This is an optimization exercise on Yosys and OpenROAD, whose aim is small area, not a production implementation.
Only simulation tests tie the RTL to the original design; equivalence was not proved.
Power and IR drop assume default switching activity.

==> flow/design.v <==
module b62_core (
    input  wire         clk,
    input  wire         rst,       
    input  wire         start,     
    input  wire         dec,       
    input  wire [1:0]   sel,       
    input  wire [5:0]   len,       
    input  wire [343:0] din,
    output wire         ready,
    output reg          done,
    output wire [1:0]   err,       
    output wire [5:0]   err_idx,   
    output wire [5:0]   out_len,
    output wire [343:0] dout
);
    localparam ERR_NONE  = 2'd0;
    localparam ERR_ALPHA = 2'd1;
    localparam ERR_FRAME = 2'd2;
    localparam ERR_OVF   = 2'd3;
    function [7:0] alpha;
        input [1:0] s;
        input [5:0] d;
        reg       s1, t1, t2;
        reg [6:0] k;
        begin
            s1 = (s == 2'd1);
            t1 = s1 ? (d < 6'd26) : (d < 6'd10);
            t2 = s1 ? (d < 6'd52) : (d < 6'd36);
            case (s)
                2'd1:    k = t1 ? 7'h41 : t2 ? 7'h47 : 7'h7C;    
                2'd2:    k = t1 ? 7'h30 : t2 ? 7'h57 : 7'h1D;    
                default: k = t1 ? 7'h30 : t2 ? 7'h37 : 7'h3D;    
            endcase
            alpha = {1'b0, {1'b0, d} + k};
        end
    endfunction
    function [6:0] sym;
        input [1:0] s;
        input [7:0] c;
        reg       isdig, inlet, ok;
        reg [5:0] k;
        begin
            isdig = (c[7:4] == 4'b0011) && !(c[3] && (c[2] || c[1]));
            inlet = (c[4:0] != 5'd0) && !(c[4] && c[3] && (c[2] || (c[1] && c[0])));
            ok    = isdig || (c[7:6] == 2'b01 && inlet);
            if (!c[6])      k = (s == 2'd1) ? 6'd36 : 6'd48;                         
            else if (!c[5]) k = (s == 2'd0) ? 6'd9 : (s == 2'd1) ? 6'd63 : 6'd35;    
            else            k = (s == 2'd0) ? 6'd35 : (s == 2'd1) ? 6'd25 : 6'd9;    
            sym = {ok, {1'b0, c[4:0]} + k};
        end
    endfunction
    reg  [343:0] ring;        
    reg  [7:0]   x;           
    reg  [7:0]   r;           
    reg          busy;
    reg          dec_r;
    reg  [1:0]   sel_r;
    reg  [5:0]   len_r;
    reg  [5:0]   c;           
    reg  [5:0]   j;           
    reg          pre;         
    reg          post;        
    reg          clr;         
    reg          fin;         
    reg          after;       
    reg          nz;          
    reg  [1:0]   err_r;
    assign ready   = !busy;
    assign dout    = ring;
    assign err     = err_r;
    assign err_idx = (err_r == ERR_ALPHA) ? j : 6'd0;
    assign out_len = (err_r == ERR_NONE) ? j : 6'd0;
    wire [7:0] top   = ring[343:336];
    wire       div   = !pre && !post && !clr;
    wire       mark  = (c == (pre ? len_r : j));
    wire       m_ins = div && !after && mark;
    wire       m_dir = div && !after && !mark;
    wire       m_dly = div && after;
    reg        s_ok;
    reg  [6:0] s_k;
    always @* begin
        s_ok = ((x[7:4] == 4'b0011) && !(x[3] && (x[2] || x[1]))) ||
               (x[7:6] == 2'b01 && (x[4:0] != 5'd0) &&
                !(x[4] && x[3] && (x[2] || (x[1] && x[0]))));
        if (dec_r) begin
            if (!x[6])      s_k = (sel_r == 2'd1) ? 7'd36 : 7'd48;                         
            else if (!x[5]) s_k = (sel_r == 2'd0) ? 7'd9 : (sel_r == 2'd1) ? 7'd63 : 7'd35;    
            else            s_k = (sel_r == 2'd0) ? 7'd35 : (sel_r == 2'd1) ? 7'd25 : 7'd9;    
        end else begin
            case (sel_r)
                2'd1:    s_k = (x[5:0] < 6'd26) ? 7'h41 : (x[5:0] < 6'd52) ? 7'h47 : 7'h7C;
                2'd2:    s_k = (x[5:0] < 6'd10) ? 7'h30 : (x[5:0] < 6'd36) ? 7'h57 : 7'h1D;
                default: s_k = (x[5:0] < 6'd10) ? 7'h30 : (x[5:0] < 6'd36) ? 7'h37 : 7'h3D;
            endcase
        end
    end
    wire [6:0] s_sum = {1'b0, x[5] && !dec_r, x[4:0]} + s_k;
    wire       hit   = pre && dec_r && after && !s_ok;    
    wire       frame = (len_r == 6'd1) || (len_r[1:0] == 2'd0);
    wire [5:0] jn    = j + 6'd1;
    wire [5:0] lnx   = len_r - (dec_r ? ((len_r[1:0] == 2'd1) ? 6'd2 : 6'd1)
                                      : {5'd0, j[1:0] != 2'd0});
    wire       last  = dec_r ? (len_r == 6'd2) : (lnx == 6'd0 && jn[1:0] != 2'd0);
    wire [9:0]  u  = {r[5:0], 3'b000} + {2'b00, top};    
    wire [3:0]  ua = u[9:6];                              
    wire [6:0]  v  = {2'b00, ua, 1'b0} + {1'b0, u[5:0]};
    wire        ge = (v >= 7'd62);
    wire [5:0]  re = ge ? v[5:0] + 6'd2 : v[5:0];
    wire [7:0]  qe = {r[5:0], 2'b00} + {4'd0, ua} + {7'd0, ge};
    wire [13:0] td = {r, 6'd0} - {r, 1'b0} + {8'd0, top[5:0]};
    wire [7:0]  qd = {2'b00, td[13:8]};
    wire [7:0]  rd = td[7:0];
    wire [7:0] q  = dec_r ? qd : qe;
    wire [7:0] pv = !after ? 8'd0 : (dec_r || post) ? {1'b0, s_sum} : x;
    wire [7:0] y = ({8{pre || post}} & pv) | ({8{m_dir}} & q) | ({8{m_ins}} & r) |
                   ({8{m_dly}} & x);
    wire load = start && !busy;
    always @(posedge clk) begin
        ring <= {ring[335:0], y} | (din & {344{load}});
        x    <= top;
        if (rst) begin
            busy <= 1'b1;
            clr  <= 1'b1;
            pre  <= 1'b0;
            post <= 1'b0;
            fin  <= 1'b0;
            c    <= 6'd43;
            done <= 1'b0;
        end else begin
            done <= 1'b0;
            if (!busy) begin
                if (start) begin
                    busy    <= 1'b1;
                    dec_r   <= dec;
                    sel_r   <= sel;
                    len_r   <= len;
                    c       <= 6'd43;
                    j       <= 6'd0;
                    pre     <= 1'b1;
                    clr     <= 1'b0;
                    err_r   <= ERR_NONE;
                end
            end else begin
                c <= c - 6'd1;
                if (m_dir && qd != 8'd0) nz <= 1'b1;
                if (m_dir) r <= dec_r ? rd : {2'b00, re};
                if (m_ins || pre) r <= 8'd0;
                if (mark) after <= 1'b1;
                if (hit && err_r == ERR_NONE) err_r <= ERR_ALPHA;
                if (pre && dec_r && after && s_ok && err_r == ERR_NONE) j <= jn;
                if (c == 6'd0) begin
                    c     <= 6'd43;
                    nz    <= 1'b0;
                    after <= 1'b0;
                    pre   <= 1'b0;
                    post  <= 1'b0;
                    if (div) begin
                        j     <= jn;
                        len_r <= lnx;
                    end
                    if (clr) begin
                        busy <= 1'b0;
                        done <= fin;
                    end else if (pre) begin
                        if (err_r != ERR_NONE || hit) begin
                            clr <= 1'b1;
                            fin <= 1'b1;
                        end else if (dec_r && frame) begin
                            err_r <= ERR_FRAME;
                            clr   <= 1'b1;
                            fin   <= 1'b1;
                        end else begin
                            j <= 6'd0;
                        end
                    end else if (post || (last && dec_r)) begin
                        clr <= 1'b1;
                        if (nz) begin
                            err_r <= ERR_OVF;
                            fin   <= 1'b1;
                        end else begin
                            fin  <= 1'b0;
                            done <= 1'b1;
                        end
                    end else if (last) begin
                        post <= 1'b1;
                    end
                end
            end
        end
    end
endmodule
==================================================
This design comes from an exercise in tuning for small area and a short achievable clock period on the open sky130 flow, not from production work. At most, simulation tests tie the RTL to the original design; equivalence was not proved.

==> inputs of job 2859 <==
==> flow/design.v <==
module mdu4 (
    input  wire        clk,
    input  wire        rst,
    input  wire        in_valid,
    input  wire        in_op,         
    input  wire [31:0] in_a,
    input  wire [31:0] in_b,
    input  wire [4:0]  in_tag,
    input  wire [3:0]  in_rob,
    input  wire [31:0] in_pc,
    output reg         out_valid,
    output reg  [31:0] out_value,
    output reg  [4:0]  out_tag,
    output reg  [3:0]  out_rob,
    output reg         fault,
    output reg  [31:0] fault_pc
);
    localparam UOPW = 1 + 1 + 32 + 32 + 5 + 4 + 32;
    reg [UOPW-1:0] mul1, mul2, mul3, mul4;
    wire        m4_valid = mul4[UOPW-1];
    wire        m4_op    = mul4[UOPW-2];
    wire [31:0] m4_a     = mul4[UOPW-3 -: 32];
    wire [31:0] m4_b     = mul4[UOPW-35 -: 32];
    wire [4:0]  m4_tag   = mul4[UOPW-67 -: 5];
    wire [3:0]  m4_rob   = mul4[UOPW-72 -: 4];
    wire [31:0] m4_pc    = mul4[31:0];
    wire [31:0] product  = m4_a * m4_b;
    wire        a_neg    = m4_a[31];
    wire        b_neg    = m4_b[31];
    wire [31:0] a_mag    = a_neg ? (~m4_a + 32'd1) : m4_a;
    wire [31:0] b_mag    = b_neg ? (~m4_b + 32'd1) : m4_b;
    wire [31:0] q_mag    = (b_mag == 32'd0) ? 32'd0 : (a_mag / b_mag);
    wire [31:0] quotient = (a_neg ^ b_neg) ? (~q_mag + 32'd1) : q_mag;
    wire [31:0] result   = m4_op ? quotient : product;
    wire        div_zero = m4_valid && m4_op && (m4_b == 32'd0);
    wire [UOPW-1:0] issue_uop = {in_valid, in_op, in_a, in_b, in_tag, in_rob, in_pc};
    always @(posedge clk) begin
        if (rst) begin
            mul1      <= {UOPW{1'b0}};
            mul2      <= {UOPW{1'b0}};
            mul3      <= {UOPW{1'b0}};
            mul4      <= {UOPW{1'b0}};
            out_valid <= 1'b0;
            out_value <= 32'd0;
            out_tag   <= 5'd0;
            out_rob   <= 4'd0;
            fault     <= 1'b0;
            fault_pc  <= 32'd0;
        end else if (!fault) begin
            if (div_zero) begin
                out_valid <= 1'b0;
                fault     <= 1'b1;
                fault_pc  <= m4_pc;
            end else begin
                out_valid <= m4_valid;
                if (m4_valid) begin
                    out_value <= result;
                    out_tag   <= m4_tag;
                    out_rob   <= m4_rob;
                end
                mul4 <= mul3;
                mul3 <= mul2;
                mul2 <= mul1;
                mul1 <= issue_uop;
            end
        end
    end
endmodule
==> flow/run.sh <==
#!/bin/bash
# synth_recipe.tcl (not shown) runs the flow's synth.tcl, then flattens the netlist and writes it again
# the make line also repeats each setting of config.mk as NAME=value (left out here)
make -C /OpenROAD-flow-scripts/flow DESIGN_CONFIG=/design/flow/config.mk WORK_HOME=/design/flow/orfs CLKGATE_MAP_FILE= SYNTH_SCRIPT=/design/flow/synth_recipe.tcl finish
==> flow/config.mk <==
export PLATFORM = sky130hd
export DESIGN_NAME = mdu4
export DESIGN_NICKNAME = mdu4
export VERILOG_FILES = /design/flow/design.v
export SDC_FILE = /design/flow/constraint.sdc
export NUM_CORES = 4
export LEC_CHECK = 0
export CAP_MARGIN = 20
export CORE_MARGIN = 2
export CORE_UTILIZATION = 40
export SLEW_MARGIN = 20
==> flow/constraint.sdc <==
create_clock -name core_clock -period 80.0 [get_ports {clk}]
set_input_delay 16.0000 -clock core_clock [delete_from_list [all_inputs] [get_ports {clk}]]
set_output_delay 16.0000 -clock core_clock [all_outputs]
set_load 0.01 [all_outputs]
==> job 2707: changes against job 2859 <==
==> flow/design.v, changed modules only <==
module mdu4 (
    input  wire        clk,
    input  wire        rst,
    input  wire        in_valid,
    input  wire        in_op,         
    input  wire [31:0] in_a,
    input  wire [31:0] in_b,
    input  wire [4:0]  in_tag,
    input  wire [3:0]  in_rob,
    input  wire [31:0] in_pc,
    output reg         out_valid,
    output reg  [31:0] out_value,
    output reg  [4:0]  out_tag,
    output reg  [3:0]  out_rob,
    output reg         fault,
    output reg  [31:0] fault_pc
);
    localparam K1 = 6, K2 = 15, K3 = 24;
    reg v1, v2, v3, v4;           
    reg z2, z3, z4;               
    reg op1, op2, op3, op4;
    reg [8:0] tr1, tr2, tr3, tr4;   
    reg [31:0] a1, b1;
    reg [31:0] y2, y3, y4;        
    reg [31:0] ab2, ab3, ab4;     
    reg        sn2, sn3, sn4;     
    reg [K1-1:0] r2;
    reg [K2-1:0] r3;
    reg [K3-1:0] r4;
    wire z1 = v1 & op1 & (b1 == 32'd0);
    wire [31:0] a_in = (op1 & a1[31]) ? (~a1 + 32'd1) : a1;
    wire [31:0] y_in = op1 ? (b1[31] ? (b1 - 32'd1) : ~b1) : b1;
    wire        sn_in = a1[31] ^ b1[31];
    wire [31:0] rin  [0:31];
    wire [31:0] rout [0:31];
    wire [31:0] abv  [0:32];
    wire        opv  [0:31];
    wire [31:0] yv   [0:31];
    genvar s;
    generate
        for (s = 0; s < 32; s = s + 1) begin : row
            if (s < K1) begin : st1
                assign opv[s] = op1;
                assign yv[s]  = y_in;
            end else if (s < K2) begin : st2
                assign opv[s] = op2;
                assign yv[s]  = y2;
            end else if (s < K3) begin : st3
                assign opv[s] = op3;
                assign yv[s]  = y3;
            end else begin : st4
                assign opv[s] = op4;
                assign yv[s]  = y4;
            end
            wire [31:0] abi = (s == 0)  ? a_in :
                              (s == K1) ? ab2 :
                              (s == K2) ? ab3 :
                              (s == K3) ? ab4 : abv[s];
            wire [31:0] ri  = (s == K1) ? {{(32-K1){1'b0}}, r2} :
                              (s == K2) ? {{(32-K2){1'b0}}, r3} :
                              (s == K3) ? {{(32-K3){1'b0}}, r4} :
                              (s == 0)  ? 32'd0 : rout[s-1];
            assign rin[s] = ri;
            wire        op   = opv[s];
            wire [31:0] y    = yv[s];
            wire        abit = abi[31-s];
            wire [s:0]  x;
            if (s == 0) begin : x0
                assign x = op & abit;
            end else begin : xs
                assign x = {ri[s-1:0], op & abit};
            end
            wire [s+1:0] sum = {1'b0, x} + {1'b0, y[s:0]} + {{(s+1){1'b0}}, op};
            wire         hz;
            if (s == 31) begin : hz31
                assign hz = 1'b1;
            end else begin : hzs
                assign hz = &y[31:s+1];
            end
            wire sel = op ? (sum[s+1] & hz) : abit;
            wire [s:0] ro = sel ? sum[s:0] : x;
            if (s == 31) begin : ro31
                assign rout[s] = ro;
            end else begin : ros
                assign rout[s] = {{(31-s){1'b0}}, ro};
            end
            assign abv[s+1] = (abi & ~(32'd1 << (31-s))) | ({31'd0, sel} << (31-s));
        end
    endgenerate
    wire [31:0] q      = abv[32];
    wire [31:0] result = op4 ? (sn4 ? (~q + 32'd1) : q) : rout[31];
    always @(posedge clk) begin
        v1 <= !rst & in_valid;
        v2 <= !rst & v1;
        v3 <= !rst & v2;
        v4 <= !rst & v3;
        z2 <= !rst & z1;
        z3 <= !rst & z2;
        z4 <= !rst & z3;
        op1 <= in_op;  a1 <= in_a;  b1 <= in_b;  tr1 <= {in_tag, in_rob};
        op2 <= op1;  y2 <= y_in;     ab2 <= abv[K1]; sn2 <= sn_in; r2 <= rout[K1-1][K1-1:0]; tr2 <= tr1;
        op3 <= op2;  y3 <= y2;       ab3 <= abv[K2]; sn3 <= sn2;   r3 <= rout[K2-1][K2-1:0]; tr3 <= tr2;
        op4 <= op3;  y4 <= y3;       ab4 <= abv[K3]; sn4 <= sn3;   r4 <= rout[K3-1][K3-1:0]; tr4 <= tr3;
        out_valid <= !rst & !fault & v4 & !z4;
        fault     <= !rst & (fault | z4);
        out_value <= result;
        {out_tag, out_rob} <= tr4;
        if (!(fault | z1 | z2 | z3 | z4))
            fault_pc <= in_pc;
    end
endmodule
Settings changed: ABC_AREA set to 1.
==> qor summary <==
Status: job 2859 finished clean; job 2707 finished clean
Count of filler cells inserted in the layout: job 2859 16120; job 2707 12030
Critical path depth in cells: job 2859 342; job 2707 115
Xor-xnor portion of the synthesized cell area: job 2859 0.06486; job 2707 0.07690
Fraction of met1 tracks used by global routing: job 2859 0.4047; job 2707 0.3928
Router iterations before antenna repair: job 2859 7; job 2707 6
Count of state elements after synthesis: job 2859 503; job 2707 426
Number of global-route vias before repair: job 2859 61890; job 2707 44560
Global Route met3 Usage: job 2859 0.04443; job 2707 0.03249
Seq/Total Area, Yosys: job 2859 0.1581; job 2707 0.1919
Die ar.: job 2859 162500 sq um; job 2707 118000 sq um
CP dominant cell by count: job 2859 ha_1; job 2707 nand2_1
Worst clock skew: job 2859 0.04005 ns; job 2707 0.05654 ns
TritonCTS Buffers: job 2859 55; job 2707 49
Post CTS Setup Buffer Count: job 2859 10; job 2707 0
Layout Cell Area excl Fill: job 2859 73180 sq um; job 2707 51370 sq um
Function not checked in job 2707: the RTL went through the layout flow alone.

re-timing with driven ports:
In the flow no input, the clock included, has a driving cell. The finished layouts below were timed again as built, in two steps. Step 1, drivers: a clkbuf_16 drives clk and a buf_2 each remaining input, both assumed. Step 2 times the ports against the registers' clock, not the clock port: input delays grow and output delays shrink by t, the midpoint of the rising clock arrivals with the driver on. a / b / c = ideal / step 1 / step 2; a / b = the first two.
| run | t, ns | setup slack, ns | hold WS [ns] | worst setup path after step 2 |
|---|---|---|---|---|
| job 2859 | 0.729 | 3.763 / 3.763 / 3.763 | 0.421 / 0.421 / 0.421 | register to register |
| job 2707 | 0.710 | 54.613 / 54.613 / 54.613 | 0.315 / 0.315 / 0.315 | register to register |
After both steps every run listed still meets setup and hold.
==================================================
* **Problem**
Scan the material line by line and report each one that contains "ring".

* **Reply to the exercise**
    reg  [343:0] ring;        
    assign dout    = ring;
    wire [7:0] top   = ring[343:336];
        ring <= {ring[335:0], y} | (din & {344{load}});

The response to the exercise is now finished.